[Stored data]
**src/rtl/iceboard_pkg.sv**
```systemverilog
// iceboard_pkg: shared state encoding and constants for the ice board poll scheduler.
package iceboard_pkg;
  localparam int BOARD_ID_W = 4;
  localparam logic [7:0] SYNC_BYTE_DEF = 8'hA5;
  typedef enum logic [2:0] {IDLE, SEND_HDR, SEND_ID, WAIT_RSP, GAP} state_e;
endpackage

```
**src/rtl/iceboard_rr_select.sv**
```systemverilog
// iceboard_rr_select: picks the next set mask bit after cur, wrapping to the lowest set bit.
module iceboard_rr_select
  import iceboard_pkg::*;
#(
  parameter int N = 8
) (
  input  logic [N-1:0]            mask,
  input  logic [BOARD_ID_W-1:0]   cur,
  input  logic                    incl,
  output logic [BOARD_ID_W-1:0]   nxt,
  output logic                    any
);
  logic [BOARD_ID_W-1:0] lo, hi;
  logic hit;
  // Descending scan so the lowest qualifying index is written last.
  always_comb begin
    lo  = '0;
    hi  = '0;
    hit = 1'b0;
    for (int j = N - 1; j >= 0; j--) begin
      if (mask[j]) lo = BOARD_ID_W'(j);
      if (mask[j] && (BOARD_ID_W'(j) > cur || (incl && BOARD_ID_W'(j) == cur))) begin
        hi  = BOARD_ID_W'(j);
        hit = 1'b1;
      end
    end
  end
  assign nxt = hit ? hi : lo;
  assign any = |mask;
endmodule

```
**src/rtl/iceboard_poll_scheduler.sv**
```systemverilog
// iceboard_poll_scheduler: round-robin UART poller for ice boards with timeout and online tracking.
// Optional per-board timeout statistics under ICEBOARD_POLL_STATS_EN.
module iceboard_poll_scheduler
  import iceboard_pkg::*;
#(
  parameter int         NUM_BOARDS     = 8,
  parameter int         TIMEOUT_CYCLES = 50000,
  parameter int         GAP_CYCLES     = 100,
  parameter int         MISS_LIMIT     = 3,
  parameter logic [7:0] SYNC_BYTE      = SYNC_BYTE_DEF
) (
  input  logic                  clock,
  input  logic                  reset,
  input  logic                  enable,
  input  logic [NUM_BOARDS-1:0] board_mask,
  output logic [7:0]            tx_data,
  output logic                  tx_valid,
  input  logic                  tx_ready,
  input  logic                  rx_done,
  input  logic [7:0]            rx_id,
  input  logic                  rx_crc_ok,
  output logic [3:0]            cur_board,
  output logic                  busy,
  output logic [NUM_BOARDS-1:0] board_online,
  output logic                  timeout_pulse,
`ifdef ICEBOARD_POLL_STATS_EN
  input  logic [3:0]            stat_sel,
  output logic [15:0]           stat_timeouts,
`endif
  output logic                  bad_frame_pulse
);
  localparam int CW = $clog2((TIMEOUT_CYCLES > GAP_CYCLES ? TIMEOUT_CYCLES : GAP_CYCLES) + 1);
  localparam int MW = $clog2(MISS_LIMIT + 1);
  state_e state_q, state_d;
  logic [CW-1:0] cnt_q, cnt_d;
  logic [BOARD_ID_W-1:0] cur_q, cur_d, nxt;
  logic [NUM_BOARDS-1:0] online_q, online_d;
  logic [MW-1:0] miss_q [NUM_BOARDS];
  logic [MW-1:0] miss_d [NUM_BOARDS];
  logic started_q, started_d, to_q, to_d, bad_q, bad_d;
  logic any, go, good, expire, miss;
  // Until the first poll after reset, board 0 itself is eligible so polling starts at the lowest set bit.
  iceboard_rr_select #(.N(NUM_BOARDS)) u_sel (
    .mask(board_mask),
    .cur (cur_q),
    .incl(!started_q),
    .nxt (nxt),
    .any (any)
  );
  assign go       = enable && any;
  assign good     = rx_done && rx_crc_ok && rx_id == 8'(cur_q);
  assign expire   = cnt_q == CW'(TIMEOUT_CYCLES - 1);
  assign miss     = state_q == WAIT_RSP && expire && !good;
  assign tx_valid = state_q == SEND_HDR || state_q == SEND_ID;
  assign tx_data  = state_q == SEND_HDR ? SYNC_BYTE : state_q == SEND_ID ? 8'(cur_q) : 8'h00;
  assign busy     = state_q != IDLE;
  assign cur_board       = cur_q;
  assign board_online    = online_q;
  assign timeout_pulse   = to_q;
  assign bad_frame_pulse = bad_q;
  always_comb begin
    state_d   = state_q;
    cnt_d     = cnt_q;
    cur_d     = cur_q;
    started_d = started_q || state_q == SEND_HDR;
    to_d      = 1'b0;
    bad_d     = 1'b0;
    case (state_q)
      IDLE: begin
        state_d = go ? SEND_HDR : IDLE;
        cur_d   = go ? nxt : cur_q;
      end
      SEND_HDR: state_d = tx_ready ? SEND_ID : SEND_HDR;
      SEND_ID: begin
        state_d = tx_ready ? WAIT_RSP : SEND_ID;
        cnt_d   = '0;
      end
      WAIT_RSP: begin
        bad_d   = rx_done && !good;
        to_d    = miss;
        state_d = good || expire ? GAP : WAIT_RSP;
        cnt_d   = good || expire ? '0 : cnt_q + 1'b1;
      end
      GAP: begin
        if (cnt_q == CW'(GAP_CYCLES - 1)) begin
          state_d = go ? SEND_HDR : IDLE;
          cur_d   = go ? nxt : cur_q;
          cnt_d   = '0;
        end else begin
          cnt_d = cnt_q + 1'b1;
        end
      end
      default: state_d = IDLE;
    endcase
  end
  always_comb begin
    online_d = online_q;
    miss_d   = miss_q;
    for (int i = 0; i < NUM_BOARDS; i++) begin
      if (cur_q == BOARD_ID_W'(i) && state_q == WAIT_RSP && good) begin
        online_d[i] = 1'b1;
        miss_d[i]   = '0;
      end else if (cur_q == BOARD_ID_W'(i) && miss) begin
        miss_d[i]   = miss_q[i] == MW'(MISS_LIMIT) ? miss_q[i] : miss_q[i] + 1'b1;
        online_d[i] = miss_d[i] == MW'(MISS_LIMIT) ? 1'b0 : online_q[i];
      end
    end
  end
  always_ff @(posedge clock) begin
    if (reset) begin
      state_q   <= IDLE;
      cnt_q     <= '0;
      cur_q     <= '0;
      online_q  <= '0;
      miss_q    <= '{default: '0};
      started_q <= 1'b0;
      to_q      <= 1'b0;
      bad_q     <= 1'b0;
    end else begin
      state_q   <= state_d;
      cnt_q     <= cnt_d;
      cur_q     <= cur_d;
      online_q  <= online_d;
      miss_q    <= miss_d;
      started_q <= started_d;
      to_q      <= to_d;
      bad_q     <= bad_d;
    end
  end
`ifdef ICEBOARD_POLL_STATS_EN
  logic [15:0] stat_q [NUM_BOARDS];
  logic [15:0] stat_d [NUM_BOARDS];
  logic [15:0] stat_out_q, stat_out_d;
  always_comb begin
    stat_d     = stat_q;
    stat_out_d = '0;
    for (int i = 0; i < NUM_BOARDS; i++) begin
      if (miss && cur_q == BOARD_ID_W'(i) && stat_q[i] != 16'hFFFF) stat_d[i] = stat_q[i] + 1'b1;
      if (stat_sel == 4'(i)) stat_out_d = stat_q[i];
    end
  end
  always_ff @(posedge clock) begin
    if (reset) begin
      stat_q     <= '{default: '0};
      stat_out_q <= '0;
    end else begin
      stat_q     <= stat_d;
      stat_out_q <= stat_out_d;
    end
  end
  assign stat_timeouts = stat_out_q;
`endif
endmodule

```
**config.mk**
```make
export PLATFORM = sky130hd
export DESIGN_NAME = iceboard_poll_scheduler
export DESIGN_NICKNAME = d
export VERILOG_FILES = /design/src/rtl/iceboard_pkg.sv /design/src/rtl/iceboard_rr_select.sv /design/src/rtl/iceboard_poll_scheduler.sv
export SDC_FILE = /design/constraint.sdc
export NUM_CORES = 1
export LEC_CHECK = 0
export ABC_AREA = 1
export CAP_MARGIN = 10
export CORE_ASPECT_RATIO = 0.9
export CORE_UTILIZATION = 45
export DETAILED_ROUTE_END_ITERATION = 12
export GPL_TIMING_DRIVEN = 1
export PLACE_DENSITY = 0.68
export SLEW_MARGIN = 20
export SYNTH_ARGS = -nofsm -noshare
export SYNTH_HDL_FRONTEND = slang
export SYNTH_SLANG_ARGS = --single-unit
export TNS_END_PERCENT = 30
```
**constraint.sdc**
```tcl
create_clock -name clock -period 1.9 [get_ports clock]
set_clock_uncertainty 0.05 [all_clocks]
set_input_delay 0.285 -clock clock [delete_from_list [all_inputs] [get_ports clock]]
set_output_delay 0.285 -clock clock [all_outputs]
set_load 0.02 [all_outputs]
```
## Yosys cells after proc, flatten, opt, wreduce, memory -nomap -nowiden

Cells that the tools add are included.
Widths: inputs -> output; s select.

| word-level totals | value |
|---|---|
| word-level logic and storage cells | 248 |
| register bits | 50 |
| input bits | 22 |
| output and inout bits | 24 |

| operators by class | value |
|---|---|
| magnitude comparators | 8 |
| multiplexer cells | 71 |
| reductions and logical operators | 99 |
| add/subtract/negate cells | 9 |
| bitwise logic cells | 1 |
| equal/unequal tests | 38 |

Operators with widths:

| cell | count |
|---|---|
| $mux 3 | 19 |
| $pmux 16 s3 | 1 |
| $logic_and 1x1->1 | 46 |
| $mux 1 | 34 |
| $reduce_bool 2->1 | 17 |
| $eq 2x2->1 const B | 16 |
| $mux 16 | 2 |
| $mux 2 | 9 |
| $reduce_and 2->1 | 9 |
| $reduce_or 2->1 | 9 |
| $add 16x1->16 const B | 1 |
| $add 2x1->2 const B | 8 |
| $eq 16x16->1 const B | 1 |
| $eq 16x7->1 const B | 1 |
| $eq 3x4->1 const A | 4 |
| $eq 4x3->1 const B | 4 |
| $gt 3x4->1 const A | 4 |
| $pmux 3 s5 | 1 |
| $mux 4 | 3 |
| $logic_or 1x1->1 | 11 |
| $eq 2x4->1 const A | 2 |
| $eq 4x2->1 const B | 2 |
| $eq 8x4->1 | 1 |
| $gt 1x4->1 const A | 2 |
| other kinds (15) | 19 |

## Depth between registers and ports, before layout

Gate-level depths: netlist of run 1.

| logic depth | value |
|---|---|
| word-level depth | 16 |
| mapped depth | 13 |
| depth with buffers taken out | 12 |

## Modules after synthesis

A second synthesis of run 1 with hierarchy kept.

| unflattened totals | value |
|---|---|
| cells, all modules | 478 |
| area, all modules | 2986.6 µm² |

Modules (own cells, without submodules):

| module | seq. area each (µm²) | area an instance (µm²) | cells an instance | instances |
|---|---|---|---|---|
| iceboard_poll_scheduler | 1001.0 | 2567.5 | 390 | 1 |
| iceboard_rr_select | 0.0 | 419.2 | 88 | 1 |

## Worst setup path before layout of run 1

OpenSTA, ideal clock, no wires.

| path | value |
|---|---|
| kind | reg2out |
| start | register state_q[0] |
| end | output tx_data[0] |
| path buffers | 0 |
| cell stages (with the launch flop) | 5 |
| required time | 1565 ps |
| data arrival time | 1493 ps |
| setup slack | 72 ps |
| path through | dfxtp_1 -> inv_1 -> nor3_1 -> inv_1 -> o21ai_0 |

| between the ends | value |
|---|---|
| cells in the longest elaborated chain, start to end | 3 |
| elaborated cells between the ends (all ways) | 4 |
| classes of those cells | eq/ne: 2; mux: 2 |

Ends and longest elaborated chain:

| element | RTL line | RTL |
|---|---|---|
| start, declared | iceboard_poll_scheduler.sv:34 | `state_e state_q, state_d;` |
| start signal, assigned | iceboard_poll_scheduler.sv:120 | `state_q <= state_d;` |
| $eq 3x2->1 | iceboard_poll_scheduler.sv:55 | `assign tx_data = state_q == SEND_HDR ? SYNC_BYTE : state_q == SEND_ID ? 8'(cur_q) : 8'h00;` |
| $mux 4 | iceboard_poll_scheduler.sv:55 |  |
| $mux 8 * | iceboard_poll_scheduler.sv:55 |  |
| end, declared | iceboard_poll_scheduler.sv:16 | `output logic [7:0] tx_data,` |

Mark *: on every way between the ends. The rest lies on a longest branch, timed or not.

## Worst setup path in the final report of run 1

| path | value |
|---|---|
| start | register cur_q[2], in the netlist cur_board[2] |
| end | output cur_board[2] |

RTL lines:

| element | RTL line | RTL |
|---|---|---|
| start, declared | iceboard_poll_scheduler.sv:36 | `logic [BOARD_ID_W-1:0] cur_q, cur_d, nxt;` |
| start signal, assigned | iceboard_poll_scheduler.sv:122 | `cur_q <= cur_d;` |
| end, declared | iceboard_poll_scheduler.sv:22 | `output logic [3:0] cur_board,` |

No word-level cell between the ends.

==> metrics.md, run 1 <==
| Metric | Value |
|---|---|
| Run status | `completed` |
| Distinct cell type count after synthesis | `38` |
| Share of layout cells above drive strength 1 | `13.77%` |
| Detail Placement HPWL | `5.544 mm` |
| Critical path's largest stage delay | `0.61 ns` |
| Data arrival at the endpoint of the critical path | `1.49 ns` |
| Total wire length | `7.484 mm` |
| H-tree depth | `2` |
| Gate power share | `20.2%` |
| Number of endpoints failing setup at the final stage | `0` |
| Class of the most critical hold timing path | `register to register` |
| Post-Syn Instances | `461` |
| Leakage | `1.585 nW` |
| Crit path max-delay cell type | `clkdlybuf4s50_1` |
| Tot GR Track Use | `22.31%` |
| Post-CTS Hold Fix Bufs | `0` |
| Effective utilization at floorplan | `47.97%` |
| Row count | `27` |
| Final-report max-slew violation count | `0` |
| Register cell area after layout | `982.2 sq um` |
| Syn avg cell area | `6.538 sq um` |
| Required time at the endpoint of the critical path | `1.56 ns` |
| Utilization after layout | `59.44%` |
| Die area | `7030 sq um` |
| Number of iterations in the first detailed-routing pass | `5` |
| Sequential share of the synthesized area | `32.54%` |
| Vias in the first global route | `2776` |
| Placer Congestion | `0.9119` |
| Unrepaired setup endpoints after global routing | `yes` |
| Master cell of the clock root buffer | `clkbuf_8` |
| Crit. path cell count | `2` |
| Cell type with the largest total area after synthesis | `dfxtp_1` |
| Async set-reset flop share out of synthesis | `0%` |
| Upper clock frequency limit | `546.8 MHz` |
| Final instance area | `3735 sq um` |
| Number of storage elements in the synthesis netlist | `49` |
| Number of cells on the worst hold path | `1` |
| Period utilization | `96.25%` |
| Count of routing violations after the opening detailed-route iteration | `121` |
| Die Y | `79.64 microns` |
| Count of buffer and inverter cells on the critical path | `2` |
| Clock-pin slew on the worst setup and hold paths | `0.10 ns` |
| Pin count of the biggest net entering global routing | `23` |
| Reported net switching power | `0.6833 mW` |
| VDD IR-drop max | `267.2 uV` |
| CP cell instances | `buf_4 > clkdlybuf4s50_1` |
| Biggest area contributors in the synthesized netlist | `dfxtp_1 (33%), nand2_1 (15%), inv_1 (8.5%), a21oi_1 (6.8%), nor2_1 (4.6%)` |
| Count of nets after finishing | `545` |
| Design Power | `2.179 mW` |
| Switching Share | `31.36%` |
| Clock Power Share | `30.9%` |
| Sinks on the clock net | `49` |
| Die width | `88.27 microns` |
| Vias | `3072` |
| Congestion Overflow GR | `0` |
| Synth warnings | `0` |
| Top cell family by delay on the critical path | `buffers and inverters` |
| Clock insertion delay at the later pin of the skew report | `0.31 ns` |
| Endpoint kind of the worst setup timing path | `primary output` |
| Number of antenna violations at the first check in global routing | `0` |
| Port bufs | `41` |
| Detailed-route wire length per cell | `12.27 microns` |
| CTS tree | `yes` |
| Synth Flop Type | `dfxtp_1` |
| Post-synthesis cell area | `3014 sq um` |
| Largest driver fanout on the critical path | `5` |
| Internal Power | `1.496 mW` |
| Core region area | `6284 sq um` |
| Count of flip-flops with a built-in enable after synthesis | `0` |
| Number of antenna diodes | `0` |
| Via density per instance | `5.036` |
| Crit path time final | `1.829 ns` |
| Area share of the largest cell type after synthesis | `32.54%` |
| Number of antenna-violating nets in the routed design | `0` |
| Critical path startpoint category | `register` |
| Filler cells | `637` |
| Power per cell area | `583.4 nW/um^2` |
| Multi-input gate area in the final layout | `1668 sq um` |
| Num ports | `46` |
| Drc violations | `0` |
| Maximum capacitance violations | `0` |
| Number of failing hold endpoints at the final stage | `0` |
| Number of cells traversed by the worst register-to-register path | `8` |
| First-pass GRT wire length | `12.27 mm` |
| Deepest clock path buffer count | `2` |
| Cell area after placement | `3612 sq um` |
| Relative contribution of sequential cells to total power | `48.9%` |
| Post-synthesis to final-layout area growth | `23.91%` |
| Number of clock buffers inserted by TritonCTS | `5` |
| WS Path Type | `register to primary output` |
-- worst paths after layout --
| check | to | slack, ns | from |
|---|---|---|---|
| setup / recovery | cur_board[2] | 0.07 | cur_board[2] |
| hold / removal | miss_q[4] | 0.43 | miss_q[5] |
| setup reg to reg | board_online[0] | 0.10 | cnt_q[1] |
| hold reg to reg | miss_q[4] | 0.43 | miss_q[5] |
-- cells in the mapped netlist, types with 2 or more instances --
cell type / count
nor2_1: 37
o21ai_1: 7
inv_2: 5
buf_6: 2
nand4_1: 19
o21a_1: 10
nand3_1: 25
nand2_2: 2
o21bai_1: 8
buf_2: 3
buf_4: 8
a31oi_1: 2
nand2_1: 119
clkbuf_1: 3
a21oi_1: 41
nand3_2: 3
nor2_2: 5
o21ai_0: 15
dfxtp_1: 49
nor2_4: 2
nand4_4: 2
inv_1: 68
nor3_2: 2
nor2_8: 2
nor3_1: 9
-- per-stage QoR --
stage | cells | TNS [ns] | hold slack (ns) | setup slack (ns)
after global routing | 610 | -0.03175 | 0.4527 | -0.03147
after global placement | 600 | -4.609 | 0.3973 | -0.1763
final | 610 | 0 | 0.4306 | 0.07129
after detailed placement | 600 | -5.739 | 0.4005 | -0.2154
after CTS | 608 | 0 | 0.4290 | 0.02243
after floorplan | 464 | 0 | 0.3556 | 0.07235
-- what timing repair did --
| action | CTS | global route |
|---|---|---|
| pin swaps | 0 | 3 |
| gates cloned | 0 | 1 |
| setup buffers | 0 | 1 |
| resized for setup | 7 | 15 |
| endpoints found under the setup margin | 7 | 35 |
-- flip-flops by register name, summed over array words and instances (netlist names) --
| register | count |
|---|---|
| state_q | 3 |
| timeout_pulse | 1 |
| cur_board | 3 |
| board_online | 8 |
| started_q | 1 |
| cnt_q | 16 |
| miss_q | 16 |
| bad_frame_pulse | 1 |
-- routing by layer --
| metal | track usage, % | vias to the layer above | share of wire, % |
|---|---|---|---|
| met4 | 6.774 | 0 | 0.94 |
| met5 | 0 | - | 0 |
| met2 | 33.77 | 112 | 43 |
| met1 | 32.31 | 1351 | 49 |
| met3 | 3.413 | 6 | 7.6 |
| li1 | - | 1603 | - |
-- logic make-up after synthesis --
logic type | after synthesis | share of synthesized area, %
flops | 49 | 32.54
other cells | 1 | 0.1244
compound gates | 86 | 16.11
xor+xnor | 2 | 0.5813
fa+ha+maj | 1 | 0.4150
buf+inv | 92 | 13.53
simple gates | 230 | 36.70
-- placed cells by master (no fill, tap or decap), drive strengths merged, types with 8 or more instances in the layout --
cell type        n
nand2          121
inv             74
dfxtp           49
nor2            47
a21oi           42
clkdlybuf4s50   34
nand3           28
buf             27
o21ai           22
nand4           21
nor3            12
o21a            10
o21bai           8
clkbuf           8
-- layout make-up --
cell class / count / area share [%]
clock inverters: 3 / 0.9045
inverters: 74 / 7.504
clock buffers: 5 / 1.843
repair buffers: 68 / 15.88
well taps: 87 / 2.915
multi-input cells: 324 / 44.66
flip-flops and latches: 49 / 26.30
-- power by group through the flow --
| stage | clock network [mW] | logic [mW] | registers [mW] |
|---|---|---|---|
| 2_1_floorplan | 0 | 0.264 | 1.09 |
| 3_3_place_gp | 0 | 0.447 | 1.09 |
| 3_5_place_dp | 0 | 0.449 | 1.09 |
| 4_1_cts | 0.694 | 0.437 | 1.06 |
| 5_1_grt | 0.728 | 0.489 | 1.07 |
| 6_report | 0.673 | 0.441 | 1.07 |
(Power assumes the default switching activity.)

_WHAT YOU NEED TO DO_
Once you have identified the lines above that contain "level", copy each of them.

_WRITTEN RESPONSE_
| word-level totals | value |
| word-level logic and storage cells | 248 |
Gate-level depths: netlist of run 1.
| word-level depth | 16 |
No word-level cell between the ends.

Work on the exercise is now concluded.